◆ **Problem description**
Write each entry out again exactly, with nothing omitted.

◆ **Extracted information**
-- Opening Marker --

`src/rtl/grant_sequencer.sv`:
```
// Single-grant sequencer: registers the upstream encoded request, holds it until accepted or timed out, then cools down.
// Optional macro GRANT_CNT_EN enables the saturating accepted-grant counter on grant_cnt.
module grant_sequencer #(
  parameter int unsigned HOLD_CYCLES    = 2,
  parameter int unsigned TIMEOUT_CYCLES = 8
) (
  input  logic        clk,
  input  logic        rst_n,
  input  logic [1:0]  req_idx,
  input  logic        req_valid,
  input  logic        gnt_ready,
  output logic        gnt_valid,
  output logic [1:0]  gnt_idx,
  output logic [3:0]  gnt_onehot,
  output logic        busy,
  output logic        timeout_err,
  output logic [15:0] grant_cnt
);

  localparam logic [1:0] IDLE  = 2'd0;
  localparam logic [1:0] GRANT = 2'd1;
  localparam logic [1:0] COOL  = 2'd2;

  localparam logic [1:0] AFTER_GRANT = (HOLD_CYCLES == 0) ? IDLE : COOL;
  localparam logic [7:0] WAIT_LAST   = 8'(TIMEOUT_CYCLES - 1);
  localparam logic [3:0] HOLD_LAST   = 4'((HOLD_CYCLES > 0) ? (HOLD_CYCLES - 1) : 0);

  logic [1:0] state_r;
  logic [1:0] state_nxt_s;
  logic [7:0] wait_cnt_r;
  logic [7:0] wait_cnt_nxt_s;
  logic [3:0] hold_cnt_r;
  logic [3:0] hold_cnt_nxt_s;
  logic [1:0] gnt_idx_nxt_s;
  logic       timeout_nxt_s;
  logic       handshake_s;
  logic       expire_s;

  function automatic logic [3:0] idx_to_onehot(input logic [1:0] idx);
    logic [3:0] oh;
    case (idx)
      2'd0:    oh = 4'b0001;
      2'd1:    oh = 4'b0010;
      2'd2:    oh = 4'b0100;
      2'd3:    oh = 4'b1000;
      default: oh = 4'b0000;
    endcase
    return oh;
  endfunction

  // The handshake wins over an expiring wait in the same cycle.
  assign handshake_s = (state_r == GRANT) && gnt_valid && gnt_ready;
  assign expire_s    = (state_r == GRANT) && !handshake_s && (wait_cnt_r == WAIT_LAST);

  // Next-state, counter and grant-index decision.
  always_comb begin
    state_nxt_s    = state_r;
    wait_cnt_nxt_s = wait_cnt_r;
    hold_cnt_nxt_s = hold_cnt_r;
    gnt_idx_nxt_s  = gnt_idx;
    timeout_nxt_s  = 1'b0;
    case (state_r)
      IDLE: begin
        if (req_valid) begin
          state_nxt_s    = GRANT;
          wait_cnt_nxt_s = 8'd0;
          gnt_idx_nxt_s  = req_idx;
        end else begin
          state_nxt_s = IDLE;
        end
      end
      GRANT: begin
        if (handshake_s || expire_s) begin
          state_nxt_s    = AFTER_GRANT;
          hold_cnt_nxt_s = 4'd0;
          timeout_nxt_s  = expire_s;
        end else begin
          wait_cnt_nxt_s = wait_cnt_r + 8'd1;
        end
      end
      COOL: begin
        if (hold_cnt_r == HOLD_LAST) begin
          state_nxt_s    = IDLE;
          hold_cnt_nxt_s = 4'd0;
        end else begin
          hold_cnt_nxt_s = hold_cnt_r + 4'd1;
        end
      end
      default: begin
        state_nxt_s    = IDLE;
        wait_cnt_nxt_s = 8'd0;
        hold_cnt_nxt_s = 4'd0;
      end
    endcase
  end

  // State, counters and all outputs are registered from the next-state view.
  always_ff @(posedge clk or negedge rst_n) begin
    if (!rst_n) begin
      state_r     <= IDLE;
      wait_cnt_r  <= 8'd0;
      hold_cnt_r  <= 4'd0;
      gnt_idx     <= 2'd0;
      gnt_valid   <= 1'b0;
      gnt_onehot  <= 4'b0000;
      busy        <= 1'b0;
      timeout_err <= 1'b0;
    end else begin
      state_r     <= state_nxt_s;
      wait_cnt_r  <= wait_cnt_nxt_s;
      hold_cnt_r  <= hold_cnt_nxt_s;
      gnt_idx     <= gnt_idx_nxt_s;
      gnt_valid   <= (state_nxt_s == GRANT);
      gnt_onehot  <= (state_nxt_s == GRANT) ? idx_to_onehot(gnt_idx_nxt_s) : 4'b0000;
      busy        <= (state_nxt_s != IDLE);
      timeout_err <= timeout_nxt_s;
    end
  end

`ifdef GRANT_CNT_EN
  // Saturating count of accepted grants.
  always_ff @(posedge clk or negedge rst_n) begin
    if (!rst_n) begin
      grant_cnt <= 16'd0;
    end else if (handshake_s && (grant_cnt != 16'hFFFF)) begin
      grant_cnt <= grant_cnt + 16'd1;
    end
  end
`else
  assign grant_cnt = 16'd0;
`endif

endmodule

```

-- Closing Marker --

◆ **Task solution**
`src/rtl/grant_sequencer.sv`:
```
// Single-grant sequencer: registers the upstream encoded request, holds it until accepted or timed out, then cools down.
// Optional macro GRANT_CNT_EN enables the saturating accepted-grant counter on grant_cnt.
module grant_sequencer #(
  parameter int unsigned HOLD_CYCLES    = 2,
  parameter int unsigned TIMEOUT_CYCLES = 8
) (
  input  logic        clk,
  input  logic        rst_n,
  input  logic [1:0]  req_idx,
  input  logic        req_valid,
  input  logic        gnt_ready,
  output logic        gnt_valid,
  output logic [1:0]  gnt_idx,
  output logic [3:0]  gnt_onehot,
  output logic        busy,
  output logic        timeout_err,
  output logic [15:0] grant_cnt
);

  localparam logic [1:0] IDLE  = 2'd0;
  localparam logic [1:0] GRANT = 2'd1;
  localparam logic [1:0] COOL  = 2'd2;

  localparam logic [1:0] AFTER_GRANT = (HOLD_CYCLES == 0) ? IDLE : COOL;
  localparam logic [7:0] WAIT_LAST   = 8'(TIMEOUT_CYCLES - 1);
  localparam logic [3:0] HOLD_LAST   = 4'((HOLD_CYCLES > 0) ? (HOLD_CYCLES - 1) : 0);

  logic [1:0] state_r;
  logic [1:0] state_nxt_s;
  logic [7:0] wait_cnt_r;
  logic [7:0] wait_cnt_nxt_s;
  logic [3:0] hold_cnt_r;
  logic [3:0] hold_cnt_nxt_s;
  logic [1:0] gnt_idx_nxt_s;
  logic       timeout_nxt_s;
  logic       handshake_s;
  logic       expire_s;

  function automatic logic [3:0] idx_to_onehot(input logic [1:0] idx);
    logic [3:0] oh;
    case (idx)
      2'd0:    oh = 4'b0001;
      2'd1:    oh = 4'b0010;
      2'd2:    oh = 4'b0100;
      2'd3:    oh = 4'b1000;
      default: oh = 4'b0000;
    endcase
    return oh;
  endfunction

  // The handshake wins over an expiring wait in the same cycle.
  assign handshake_s = (state_r == GRANT) && gnt_valid && gnt_ready;
  assign expire_s    = (state_r == GRANT) && !handshake_s && (wait_cnt_r == WAIT_LAST);

  // Next-state, counter and grant-index decision.
  always_comb begin
    state_nxt_s    = state_r;
    wait_cnt_nxt_s = wait_cnt_r;
    hold_cnt_nxt_s = hold_cnt_r;
    gnt_idx_nxt_s  = gnt_idx;
    timeout_nxt_s  = 1'b0;
    case (state_r)
      IDLE: begin
        if (req_valid) begin
          state_nxt_s    = GRANT;
          wait_cnt_nxt_s = 8'd0;
          gnt_idx_nxt_s  = req_idx;
        end else begin
          state_nxt_s = IDLE;
        end
      end
      GRANT: begin
        if (handshake_s || expire_s) begin
          state_nxt_s    = AFTER_GRANT;
          hold_cnt_nxt_s = 4'd0;
          timeout_nxt_s  = expire_s;
        end else begin
          wait_cnt_nxt_s = wait_cnt_r + 8'd1;
        end
      end
      COOL: begin
        if (hold_cnt_r == HOLD_LAST) begin
          state_nxt_s    = IDLE;
          hold_cnt_nxt_s = 4'd0;
        end else begin
          hold_cnt_nxt_s = hold_cnt_r + 4'd1;
        end
      end
      default: begin
        state_nxt_s    = IDLE;
        wait_cnt_nxt_s = 8'd0;
        hold_cnt_nxt_s = 4'd0;
      end
    endcase
  end

  // State, counters and all outputs are registered from the next-state view.
  always_ff @(posedge clk or negedge rst_n) begin
    if (!rst_n) begin
      state_r     <= IDLE;
      wait_cnt_r  <= 8'd0;
      hold_cnt_r  <= 4'd0;
      gnt_idx     <= 2'd0;
      gnt_valid   <= 1'b0;
      gnt_onehot  <= 4'b0000;
      busy        <= 1'b0;
      timeout_err <= 1'b0;
    end else begin
      state_r     <= state_nxt_s;
      wait_cnt_r  <= wait_cnt_nxt_s;
      hold_cnt_r  <= hold_cnt_nxt_s;
      gnt_idx     <= gnt_idx_nxt_s;
      gnt_valid   <= (state_nxt_s == GRANT);
      gnt_onehot  <= (state_nxt_s == GRANT) ? idx_to_onehot(gnt_idx_nxt_s) : 4'b0000;
      busy        <= (state_nxt_s != IDLE);
      timeout_err <= timeout_nxt_s;
    end
  end

`ifdef GRANT_CNT_EN
  // Saturating count of accepted grants.
  always_ff @(posedge clk or negedge rst_n) begin
    if (!rst_n) begin
      grant_cnt <= 16'd0;
    end else if (handshake_s && (grant_cnt != 16'hFFFF)) begin
      grant_cnt <= grant_cnt + 16'd1;
    end
  end
`else
  assign grant_cnt = 16'd0;
`endif

endmodule

```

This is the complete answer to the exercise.